Background and Objectives: Epidural analgesia is an established method for pain management. The failure rate is 8% to 12% due to technical difficulties (catheter dislocation and/or disconnection; partial or total catheter occlusion) and management. The mechanical properties of the catheters, like tensile strength and flow rate, may also be affected by the analgesic solution and/or the tissue environment.

Methods: We investigated the tensile strength and perfusion pressure of new (n = 20), perioperatively (n = 30), and postoperatively (n = 73) used epidural catheters (20-gauge, polyamide, closed tip, 3 side holes; Perifix [B. Braun]). To prevent dislocation, epidural catheters were taped (n = 5) or fixed by suture (n = 68) to the skin.
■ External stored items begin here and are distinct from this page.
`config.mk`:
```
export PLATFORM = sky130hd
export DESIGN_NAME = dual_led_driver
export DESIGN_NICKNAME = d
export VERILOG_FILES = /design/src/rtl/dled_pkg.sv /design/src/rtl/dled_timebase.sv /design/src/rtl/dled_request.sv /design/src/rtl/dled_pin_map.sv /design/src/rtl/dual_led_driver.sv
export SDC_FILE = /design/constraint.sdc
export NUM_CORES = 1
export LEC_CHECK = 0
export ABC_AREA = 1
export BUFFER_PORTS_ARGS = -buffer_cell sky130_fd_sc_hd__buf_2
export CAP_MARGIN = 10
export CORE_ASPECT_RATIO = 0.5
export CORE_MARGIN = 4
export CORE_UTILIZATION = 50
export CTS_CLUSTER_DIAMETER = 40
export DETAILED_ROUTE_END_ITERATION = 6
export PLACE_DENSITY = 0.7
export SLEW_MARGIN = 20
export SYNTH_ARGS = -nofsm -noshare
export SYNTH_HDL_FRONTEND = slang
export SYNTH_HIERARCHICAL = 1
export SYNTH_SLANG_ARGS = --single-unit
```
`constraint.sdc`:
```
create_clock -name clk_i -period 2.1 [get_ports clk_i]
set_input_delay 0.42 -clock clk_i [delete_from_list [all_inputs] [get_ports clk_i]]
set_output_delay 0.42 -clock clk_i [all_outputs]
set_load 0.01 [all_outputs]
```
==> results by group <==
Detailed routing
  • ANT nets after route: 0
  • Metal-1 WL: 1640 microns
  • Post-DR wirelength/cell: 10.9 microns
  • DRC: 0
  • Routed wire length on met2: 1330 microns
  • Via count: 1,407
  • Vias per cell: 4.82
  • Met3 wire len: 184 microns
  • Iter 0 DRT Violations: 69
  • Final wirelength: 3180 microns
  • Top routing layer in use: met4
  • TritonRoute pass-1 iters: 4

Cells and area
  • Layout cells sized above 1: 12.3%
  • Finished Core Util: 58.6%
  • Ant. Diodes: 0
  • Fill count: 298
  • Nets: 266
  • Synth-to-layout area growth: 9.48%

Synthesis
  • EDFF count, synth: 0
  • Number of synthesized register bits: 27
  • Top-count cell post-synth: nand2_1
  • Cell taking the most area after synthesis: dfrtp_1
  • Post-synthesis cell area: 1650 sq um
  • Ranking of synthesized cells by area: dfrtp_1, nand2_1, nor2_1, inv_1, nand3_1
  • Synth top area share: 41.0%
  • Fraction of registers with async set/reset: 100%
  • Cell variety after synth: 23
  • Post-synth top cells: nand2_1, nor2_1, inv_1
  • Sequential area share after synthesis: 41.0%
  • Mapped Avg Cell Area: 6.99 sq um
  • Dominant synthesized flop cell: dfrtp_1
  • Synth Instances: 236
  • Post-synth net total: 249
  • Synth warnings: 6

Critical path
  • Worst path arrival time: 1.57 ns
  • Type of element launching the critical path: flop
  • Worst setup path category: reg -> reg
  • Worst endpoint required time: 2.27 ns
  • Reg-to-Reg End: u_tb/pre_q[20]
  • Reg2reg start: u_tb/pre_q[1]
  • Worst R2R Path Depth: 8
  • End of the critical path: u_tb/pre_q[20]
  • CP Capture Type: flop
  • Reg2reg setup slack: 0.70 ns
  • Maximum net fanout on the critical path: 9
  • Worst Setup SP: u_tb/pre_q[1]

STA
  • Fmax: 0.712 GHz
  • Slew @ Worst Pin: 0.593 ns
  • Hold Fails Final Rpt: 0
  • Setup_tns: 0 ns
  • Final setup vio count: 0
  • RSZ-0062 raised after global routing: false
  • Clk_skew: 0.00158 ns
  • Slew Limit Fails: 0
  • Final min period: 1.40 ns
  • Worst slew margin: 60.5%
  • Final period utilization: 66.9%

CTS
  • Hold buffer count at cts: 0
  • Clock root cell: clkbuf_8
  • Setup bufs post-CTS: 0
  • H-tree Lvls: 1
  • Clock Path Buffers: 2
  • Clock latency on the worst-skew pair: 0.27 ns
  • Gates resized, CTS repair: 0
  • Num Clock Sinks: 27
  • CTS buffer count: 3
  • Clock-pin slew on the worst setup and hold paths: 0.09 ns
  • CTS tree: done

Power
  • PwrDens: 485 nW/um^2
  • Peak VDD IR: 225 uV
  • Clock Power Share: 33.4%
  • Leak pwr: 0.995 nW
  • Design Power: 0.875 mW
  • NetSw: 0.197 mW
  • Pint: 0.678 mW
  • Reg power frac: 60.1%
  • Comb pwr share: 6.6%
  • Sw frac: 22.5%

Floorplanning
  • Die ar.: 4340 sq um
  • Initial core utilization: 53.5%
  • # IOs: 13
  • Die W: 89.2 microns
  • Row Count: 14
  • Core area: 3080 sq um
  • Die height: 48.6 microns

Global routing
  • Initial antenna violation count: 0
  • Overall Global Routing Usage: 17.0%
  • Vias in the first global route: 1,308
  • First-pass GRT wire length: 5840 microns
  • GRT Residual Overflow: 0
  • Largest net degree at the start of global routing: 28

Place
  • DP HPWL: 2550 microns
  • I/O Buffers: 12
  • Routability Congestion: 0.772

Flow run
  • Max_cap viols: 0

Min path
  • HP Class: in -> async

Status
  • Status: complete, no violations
`src/rtl/cmdport_pkg.sv`:
```
`timescale 1ns/1ps
package cmdport_pkg;
  localparam int BYTE_W = 8;
  typedef logic [BYTE_W-1:0] cp_byte_t;
  // fill byte used by the host for padding and for the resync run
  localparam cp_byte_t FILL_BYTE = 8'hFF;
endpackage

```
`src/rtl/cp_sync.sv`:
```
`timescale 1ns/1ps
// Multi-bit, multi-stage synchronizer for independent asynchronous inputs
module cp_sync #(
  parameter int          W        = 1,
  parameter int          STAGES   = 2,
  parameter logic [W-1:0] RST_VAL = '0
) (
  input  logic         clk,
  input  logic         rst_n,
  input  logic [W-1:0] d,
  output logic [W-1:0] q
);
  logic [STAGES-1:0][W-1:0] stg_q;
  logic [STAGES-1:0][W-1:0] stg_d;

  always_comb begin
    stg_d = {stg_q[STAGES-2:0], d};
  end

  always_ff @(posedge clk or negedge rst_n) begin
    if (!rst_n) stg_q <= {STAGES{RST_VAL}};
    else        stg_q <= stg_d;
  end

  assign q = stg_q[STAGES-1];
endmodule

```
`src/rtl/cp_front.sv`:
```
`timescale 1ns/1ps
// Brings serial pins into the system domain and finds sampling edges
module cp_front #(
  parameter int SYNC_STAGES = 2
) (
  input  logic clk,
  input  logic rst_n,
  input  logic sclk_in,
  input  logic csn_in,
  input  logic sdi_in,
  output logic bit_stb,
  output logic bit_val
);
  logic [2:0] pins_s;   // {sclk, csn, sdi}
  logic       sclk_prev_q;
  logic       sclk_prev_d;

  cp_sync #(.W(3), .STAGES(SYNC_STAGES), .RST_VAL(3'b010)) i_sync (
    .clk   (clk),
    .rst_n (rst_n),
    .d     ({sclk_in, csn_in, sdi_in}),
    .q     (pins_s)
  );

  always_comb begin
    sclk_prev_d = pins_s[2];
  end

  always_ff @(posedge clk or negedge rst_n) begin
    if (!rst_n) sclk_prev_q <= 1'b0;
    else        sclk_prev_q <= sclk_prev_d;
  end

  // rising serial clock while selected
  assign bit_stb = pins_s[2] & ~sclk_prev_q & ~pins_s[1];
  assign bit_val = pins_s[0];
endmodule

```
`src/rtl/cp_bytes.sv`:
```
`timescale 1ns/1ps
// Bit position counter and byte shift register with realignment
module cp_bytes #(
  parameter int BYTE_W = 8
) (
  input  logic              clk,
  input  logic              rst_n,
  input  logic              bit_stb,
  input  logic              bit_val,
  input  logic              realign,
  output logic              byte_done,
  output logic [BYTE_W-1:0] byte_val
);
  localparam int CNT_W = $clog2(BYTE_W);
  localparam logic [CNT_W-1:0] LAST = CNT_W'(BYTE_W - 1);

  logic [CNT_W-1:0]  cnt_q, cnt_d;
  logic [BYTE_W-2:0] shreg_q, shreg_d;

  always_comb begin
    cnt_d   = cnt_q;
    shreg_d = shreg_q;
    if (bit_stb) begin
      shreg_d = {shreg_q[BYTE_W-3:0], bit_val};
      if (realign || cnt_q == LAST) cnt_d = '0;
      else                          cnt_d = cnt_q + 1'b1;
    end
  end

  always_ff @(posedge clk or negedge rst_n) begin
    if (!rst_n) begin
      cnt_q   <= '0;
      shreg_q <= '0;
    end else begin
      cnt_q   <= cnt_d;
      shreg_q <= shreg_d;
    end
  end

  assign byte_done = bit_stb & (cnt_q == LAST);
  assign byte_val  = {shreg_q, bit_val};
endmodule

```
`src/rtl/cp_resync.sv`:
```
`timescale 1ns/1ps
// Counts consecutive one-bits; a zero after enough ones is the resync mark
module cp_resync #(
  parameter int RUN_BYTES = 15,
  parameter int BYTE_W    = 8
) (
  input  logic clk,
  input  logic rst_n,
  input  logic bit_stb,
  input  logic bit_val,
  output logic hit
);
  localparam int THR = RUN_BYTES * BYTE_W + BYTE_W - 1;
  localparam int CW  = $clog2(THR + 1);
  localparam logic [CW-1:0] THR_C = CW'(THR);

  logic [CW-1:0] ones_q, ones_d;

  always_comb begin
    ones_d = ones_q;
    if (bit_stb) begin
      if (!bit_val)            ones_d = '0;
      else if (ones_q != THR_C) ones_d = ones_q + 1'b1;
    end
  end

  always_ff @(posedge clk or negedge rst_n) begin
    if (!rst_n) ones_q <= '0;
    else        ones_q <= ones_d;
  end

  assign hit = bit_stb & ~bit_val & (ones_q == THR_C);
endmodule

```
`src/rtl/cmd_port_resync.sv`:
```
`timescale 1ns/1ps
module cmd_port_resync
  import cmdport_pkg::*;
#(
  parameter int SYNC_STAGES = 2,
  parameter int RUN_BYTES   = 15
) (
  input  logic        clk,
  input  logic        rst_n,
  input  logic        sclk_in,
  input  logic        csn_in,
  input  logic        sdi_in,
  input  logic        tx_bit,
  output logic        sdo_o,
  output logic        sdo_oe,
  output logic        cmd_valid,
  output logic [7:0]  cmd_byte,
  output logic        resync_pulse
);
  logic     bit_stb, bit_val;
  logic     byte_done, hit, fwd;
  cp_byte_t byte_val;

  logic     cmd_valid_q, cmd_valid_d;
  logic     resync_q, resync_d;
  cp_byte_t cmd_byte_q, cmd_byte_d;

  cp_front #(.SYNC_STAGES(SYNC_STAGES)) i_front (
    .clk     (clk),
    .rst_n   (rst_n),
    .sclk_in (sclk_in),
    .csn_in  (csn_in),
    .sdi_in  (sdi_in),
    .bit_stb (bit_stb),
    .bit_val (bit_val)
  );

  cp_bytes #(.BYTE_W(BYTE_W)) i_bytes (
    .clk       (clk),
    .rst_n     (rst_n),
    .bit_stb   (bit_stb),
    .bit_val   (bit_val),
    .realign   (hit),
    .byte_done (byte_done),
    .byte_val  (byte_val)
  );

  cp_resync #(.RUN_BYTES(RUN_BYTES), .BYTE_W(BYTE_W)) i_resync (
    .clk     (clk),
    .rst_n   (rst_n),
    .bit_stb (bit_stb),
    .bit_val (bit_val),
    .hit     (hit)
  );

  assign fwd = byte_done & ~hit & (byte_val != FILL_BYTE);

  always_comb begin
    cmd_valid_d = fwd;
    resync_d    = hit;
    cmd_byte_d  = cmd_byte_q;
    if (fwd) cmd_byte_d = byte_val;
  end

  always_ff @(posedge clk or negedge rst_n) begin
    if (!rst_n) begin
      cmd_valid_q <= 1'b0;
      resync_q    <= 1'b0;
      cmd_byte_q  <= '0;
    end else begin
      cmd_valid_q <= cmd_valid_d;
      resync_q    <= resync_d;
      cmd_byte_q  <= cmd_byte_d;
    end
  end

  // pad enable follows the raw select pin so the pad floats at once
  assign sdo_oe       = ~csn_in;
  assign sdo_o        = tx_bit & ~csn_in;
  assign cmd_valid    = cmd_valid_q;
  assign cmd_byte     = cmd_byte_q;
  assign resync_pulse = resync_q;
endmodule

```
--- config.mk ---
export PLATFORM = sky130hd
export DESIGN_NAME = gpio_irq_ctrl
export DESIGN_NICKNAME = d
export VERILOG_FILES = /design/src/rtl/gpio_irq_pkg.sv /design/src/rtl/gpio_irq_decode.sv /design/src/rtl/gpio_irq_dp.sv /design/src/rtl/gpio_irq_ctrl.sv
export SDC_FILE = /design/constraint.sdc
export NUM_CORES = 1
export LEC_CHECK = 0
export BUFFER_PORTS_ARGS = -buffer_cell sky130_fd_sc_hd__buf_2
export CAP_MARGIN = 40
export CORE_MARGIN = 2
export CORE_UTILIZATION = 40
export CTS_BUF_LIST = sky130_fd_sc_hd__clkbuf_4
export DETAILED_ROUTE_END_ITERATION = 6
export GPL_ROUTABILITY_DRIVEN = 0
export HOLD_SLACK_MARGIN = 0.06
export PLACE_DENSITY = 0.68
export SYNTH_ARGS = -nofsm -noshare
export SYNTH_HDL_FRONTEND = slang
export SYNTH_HIERARCHICAL = 1
export SYNTH_SLANG_ARGS = --single-unit
export TNS_END_PERCENT = 10
--- constraint.sdc ---
create_clock -name clk -period 6.15 [get_ports clk]
set_clock_uncertainty 0.2 [all_clocks]
set_input_delay 0.3075 -clock clk [delete_from_list [all_inputs] [get_ports clk]]
set_output_delay 0.3075 -clock clk [all_outputs]
set_load 0.005 [all_outputs]
==> src/rtl/pred_byte_loader.sv <==
module pred_byte_loader
   import pbl_pkg::*;
#(
   parameter int ELEMS         = 16,
   parameter bit CHECK_IDLE_SP = 1'b1
)(
   input  logic                 clk,
   input  logic                 rst_n,
   input  logic                 start,
   input  logic [31:0]          insn,
   input  logic [63:0]          base,
   input  logic                 sp_misaligned,
   input  logic [ELEMS-1:0]     pred,
   output logic [4:0]           src_base_sel,
   output logic [2:0]           src_pred_sel,
   output logic                 busy,
   output logic                 mem_req,
   output logic [63:0]          mem_addr,
   output logic                 mem_stream,
   input  logic                 mem_rvalid,
   input  logic [7:0]           mem_rdata,
   output logic                 done,
   output logic                 undef,
   output logic                 align_fault,
   output logic [4:0]           dst_idx,
   output logic [8*ELEMS-1:0]   result
);
   localparam int IW = $clog2(ELEMS);
   localparam int EW = IW + 1;

   if (ELEMS < 2 || ELEMS > 2048 || (ELEMS & (ELEMS - 1)) != 0) begin : g_bad_elems
      $error("pred_byte_loader: ELEMS must be a power of two in 2..2048");
   end

   ld_fields_t              dec_now;
   ld_state_t               st_q;
   logic [3:0]              imm_q;
   logic [4:0]              zt_q;
   logic [63:0]             base_q;
   logic [ELEMS-1:0]        pred_q;
   logic [EW-1:0]           e_q;
   logic [ELEMS-1:0][7:0]   lanes_q;
   logic [ELEMS-1:0][7:0]   res_q;
   logic                    done_q, undef_q, fault_q;
   logic                    sp_gate, sp_fault_now, at_end, cur_active;

   pbl_decode u_dec (.insn(insn), .fields(dec_now));

   pbl_agen #(.ELEMS(ELEMS), .EW(EW)) u_agen (
      .base (base_q),
      .imm  (imm_q),
      .elem (e_q),
      .addr (mem_addr)
   );

   if (CHECK_IDLE_SP) begin : g_chk_idle
      assign sp_gate = 1'b1;
   end else begin : g_skip_idle
      assign sp_gate = |pred;
   end

   assign sp_fault_now = (dec_now.rn == SP_IDX) && sp_misaligned && sp_gate;
   assign at_end       = (e_q == EW'(ELEMS));
   assign cur_active   = !at_end && pred_q[e_q[IW-1:0]];

   always_ff @(posedge clk) begin
      if (!rst_n) begin
         st_q    <= ST_IDLE;
         imm_q   <= '0;
         zt_q    <= '0;
         base_q  <= '0;
         pred_q  <= '0;
         e_q     <= '0;
         lanes_q <= '0;
         res_q   <= '0;
         done_q  <= 1'b0;
         undef_q <= 1'b0;
         fault_q <= 1'b0;
      end else begin
         done_q  <= 1'b0;
         undef_q <= 1'b0;
         fault_q <= 1'b0;
         case (st_q)
            ST_IDLE: begin
               if (start) begin
                  if (!dec_now.legal) begin
                     undef_q <= 1'b1;
                  end else if (sp_fault_now) begin
                     fault_q <= 1'b1;
                  end else begin
                     imm_q   <= dec_now.imm;
                     zt_q    <= dec_now.zt;
                     base_q  <= base;
                     pred_q  <= pred;
                     e_q     <= '0;
                     lanes_q <= '0;
                     st_q    <= ST_SCAN;
                  end
               end
            end
            ST_SCAN: begin
               if (at_end) begin
                  res_q  <= lanes_q;
                  done_q <= 1'b1;
                  st_q   <= ST_IDLE;
               end else if (cur_active) begin
                  st_q <= ST_WAIT;
               end else begin
                  e_q <= e_q + 1'b1;
               end
            end
            ST_WAIT: begin
               if (mem_rvalid) begin
                  lanes_q[e_q[IW-1:0]] <= mem_rdata;
                  e_q                  <= e_q + 1'b1;
                  st_q                 <= ST_SCAN;
               end
            end
            default: st_q <= ST_IDLE;
         endcase
      end
   end

   assign src_base_sel = dec_now.rn;
   assign src_pred_sel = dec_now.pg;
   assign busy         = (st_q != ST_IDLE);
   assign mem_req      = (st_q == ST_SCAN) && cur_active;
   assign mem_stream   = mem_req;
   assign done         = done_q;
   assign undef        = undef_q;
   assign align_fault  = fault_q;
   assign dst_idx      = zt_q;
   assign result       = res_q;

   assert_single_req_R3: assert property (@(posedge clk) disable iff (!rst_n)
      mem_req |=> !mem_req);
   assert_done_pulse_R10: assert property (@(posedge clk) disable iff (!rst_n)
      done |=> !done);
   assert_result_hold_R10: assert property (@(posedge clk) disable iff (!rst_n)
      !done |-> $stable(result));
   assert_done_idle_R9: assert property (@(posedge clk) disable iff (!rst_n)
      done |-> !busy);
   assert_busy_start_R9: assert property (@(posedge clk) disable iff (!rst_n)
      $rose(busy) |-> $past(start));
   assert_undef_quiet_R1: assert property (@(posedge clk) disable iff (!rst_n)
      undef |-> (!busy && !mem_req && $past(start)));
   assert_fault_quiet_R7: assert property (@(posedge clk) disable iff (!rst_n)
      align_fault |-> (!busy && !mem_req && $past(start)));
endmodule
After removal, mechanical properties were assessed by a tensile-testing machine (INSTRON 4500), and perfusion pressure was measured at flow rates of 10, 20, and 40 mL/h.

Results: All catheters demonstrated a 2-step force transmission. Initially, a minimal increase of length could be observed at 15 N followed by an elongation of several cm at additional forces (7 N). Breakage occurred in the control group at 23.5 ± 1.5 N compared with 22.4 ± 1.6 N in perioperative and 22.4 ± 1.7 N in postoperative catheters (P < 0.05). Duration of catheter use had no effect on tensile strength, whereas perfusion pressure at clinically used flow rates (10 mL/h) increased significantly from 19 ± 1.3 to 44 ± 72 mm Hg during long-term (≥7 days) epidural analgesia (P < 0.05, analysis of variance). Fixation by suture had no influence on tensile strength or perfusion pressure.

Conclusions: Epidural catheter use significantly increases the perfusion pressure and decreases the tensile strength.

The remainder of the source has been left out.